*TASK OBJECTIVE*.
If "layout" shows up in a line of the material, return that line.

*DATA PROVIDED*.
• • • • •

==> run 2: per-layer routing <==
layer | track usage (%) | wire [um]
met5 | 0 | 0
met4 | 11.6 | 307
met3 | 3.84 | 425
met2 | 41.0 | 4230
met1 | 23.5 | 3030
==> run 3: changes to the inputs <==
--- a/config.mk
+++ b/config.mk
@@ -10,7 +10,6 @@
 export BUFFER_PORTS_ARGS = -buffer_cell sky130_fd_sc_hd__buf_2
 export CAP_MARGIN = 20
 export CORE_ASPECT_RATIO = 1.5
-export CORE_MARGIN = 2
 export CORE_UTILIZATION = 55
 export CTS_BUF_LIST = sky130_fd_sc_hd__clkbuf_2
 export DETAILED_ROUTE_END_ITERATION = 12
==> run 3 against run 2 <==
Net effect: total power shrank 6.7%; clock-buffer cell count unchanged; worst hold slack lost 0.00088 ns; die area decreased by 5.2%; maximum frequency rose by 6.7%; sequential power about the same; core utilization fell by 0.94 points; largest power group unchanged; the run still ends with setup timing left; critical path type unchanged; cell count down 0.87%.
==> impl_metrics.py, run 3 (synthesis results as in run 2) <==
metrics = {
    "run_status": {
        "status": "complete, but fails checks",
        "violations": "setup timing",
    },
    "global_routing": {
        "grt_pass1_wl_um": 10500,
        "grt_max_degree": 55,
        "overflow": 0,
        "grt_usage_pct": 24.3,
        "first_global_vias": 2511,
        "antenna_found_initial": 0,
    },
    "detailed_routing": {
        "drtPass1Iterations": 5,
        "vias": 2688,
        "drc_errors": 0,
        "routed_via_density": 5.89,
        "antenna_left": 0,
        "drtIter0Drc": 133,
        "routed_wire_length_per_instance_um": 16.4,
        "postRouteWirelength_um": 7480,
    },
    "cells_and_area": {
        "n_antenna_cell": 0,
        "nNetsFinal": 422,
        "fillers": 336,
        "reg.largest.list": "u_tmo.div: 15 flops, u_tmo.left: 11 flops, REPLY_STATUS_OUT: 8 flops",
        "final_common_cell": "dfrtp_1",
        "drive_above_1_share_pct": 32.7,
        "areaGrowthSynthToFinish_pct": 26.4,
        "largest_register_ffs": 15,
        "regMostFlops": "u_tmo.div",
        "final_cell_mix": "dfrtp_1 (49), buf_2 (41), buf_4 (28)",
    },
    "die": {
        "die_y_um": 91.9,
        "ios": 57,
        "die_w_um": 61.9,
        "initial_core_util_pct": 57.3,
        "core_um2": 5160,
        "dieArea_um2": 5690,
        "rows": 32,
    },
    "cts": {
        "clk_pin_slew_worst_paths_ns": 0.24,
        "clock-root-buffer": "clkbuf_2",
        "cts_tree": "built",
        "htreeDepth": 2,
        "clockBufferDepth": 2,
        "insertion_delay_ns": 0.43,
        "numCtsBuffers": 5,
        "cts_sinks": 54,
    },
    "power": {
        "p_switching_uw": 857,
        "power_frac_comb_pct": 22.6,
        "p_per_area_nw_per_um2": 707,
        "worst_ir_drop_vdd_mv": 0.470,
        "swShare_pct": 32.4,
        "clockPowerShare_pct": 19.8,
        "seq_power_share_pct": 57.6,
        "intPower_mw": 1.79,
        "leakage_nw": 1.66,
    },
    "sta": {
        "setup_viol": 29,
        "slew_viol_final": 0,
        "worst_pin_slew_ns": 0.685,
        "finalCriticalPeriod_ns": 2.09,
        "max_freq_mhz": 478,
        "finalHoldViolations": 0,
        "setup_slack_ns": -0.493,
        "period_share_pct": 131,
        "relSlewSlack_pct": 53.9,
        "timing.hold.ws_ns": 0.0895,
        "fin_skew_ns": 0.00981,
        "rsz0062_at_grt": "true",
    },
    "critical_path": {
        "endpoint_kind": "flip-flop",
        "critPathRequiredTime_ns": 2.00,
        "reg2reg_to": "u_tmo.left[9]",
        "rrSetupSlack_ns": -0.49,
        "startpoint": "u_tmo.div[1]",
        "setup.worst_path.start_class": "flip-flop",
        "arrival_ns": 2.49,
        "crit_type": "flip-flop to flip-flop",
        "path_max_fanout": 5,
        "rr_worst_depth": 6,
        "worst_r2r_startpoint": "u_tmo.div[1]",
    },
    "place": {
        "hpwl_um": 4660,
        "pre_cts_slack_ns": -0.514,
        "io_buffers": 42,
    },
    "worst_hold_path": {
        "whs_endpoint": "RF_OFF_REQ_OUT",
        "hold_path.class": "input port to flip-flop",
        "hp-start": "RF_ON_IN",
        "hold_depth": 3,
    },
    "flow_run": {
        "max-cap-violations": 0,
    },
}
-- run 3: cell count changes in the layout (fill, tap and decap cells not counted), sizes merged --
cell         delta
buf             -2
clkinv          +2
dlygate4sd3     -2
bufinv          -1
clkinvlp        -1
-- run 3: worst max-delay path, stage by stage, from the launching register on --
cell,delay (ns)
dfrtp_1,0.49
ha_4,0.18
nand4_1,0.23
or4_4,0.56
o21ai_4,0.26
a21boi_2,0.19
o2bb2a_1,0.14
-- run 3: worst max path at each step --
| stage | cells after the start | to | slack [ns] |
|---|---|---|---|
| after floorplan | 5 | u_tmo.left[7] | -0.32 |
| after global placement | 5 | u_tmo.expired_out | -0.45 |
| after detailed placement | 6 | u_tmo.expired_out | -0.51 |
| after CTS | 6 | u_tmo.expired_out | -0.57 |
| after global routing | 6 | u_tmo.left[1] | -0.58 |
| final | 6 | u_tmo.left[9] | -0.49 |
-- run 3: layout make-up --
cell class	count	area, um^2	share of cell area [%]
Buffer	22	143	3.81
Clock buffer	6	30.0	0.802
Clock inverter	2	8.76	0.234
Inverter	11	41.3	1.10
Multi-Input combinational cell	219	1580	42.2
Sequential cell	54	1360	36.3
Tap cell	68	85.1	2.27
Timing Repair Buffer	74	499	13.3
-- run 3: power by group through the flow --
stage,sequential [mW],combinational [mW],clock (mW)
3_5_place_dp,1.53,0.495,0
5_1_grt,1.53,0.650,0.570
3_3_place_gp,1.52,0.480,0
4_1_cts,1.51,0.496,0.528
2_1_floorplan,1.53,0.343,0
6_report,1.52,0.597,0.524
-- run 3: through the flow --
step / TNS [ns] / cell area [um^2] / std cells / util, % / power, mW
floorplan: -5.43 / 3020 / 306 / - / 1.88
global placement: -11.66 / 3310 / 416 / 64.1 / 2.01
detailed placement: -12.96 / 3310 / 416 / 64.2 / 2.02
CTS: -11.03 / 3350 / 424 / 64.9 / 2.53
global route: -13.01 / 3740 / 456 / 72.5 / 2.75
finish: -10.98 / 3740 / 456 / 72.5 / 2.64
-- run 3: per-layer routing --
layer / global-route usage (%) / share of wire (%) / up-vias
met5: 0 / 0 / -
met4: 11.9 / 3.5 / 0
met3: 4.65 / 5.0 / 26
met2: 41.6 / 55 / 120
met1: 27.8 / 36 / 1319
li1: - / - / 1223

• • • • •

*ANSWER BOX*.
-- run 3: cell count changes in the layout (fill, tap and decap cells not counted), sizes merged --
-- run 3: layout make-up --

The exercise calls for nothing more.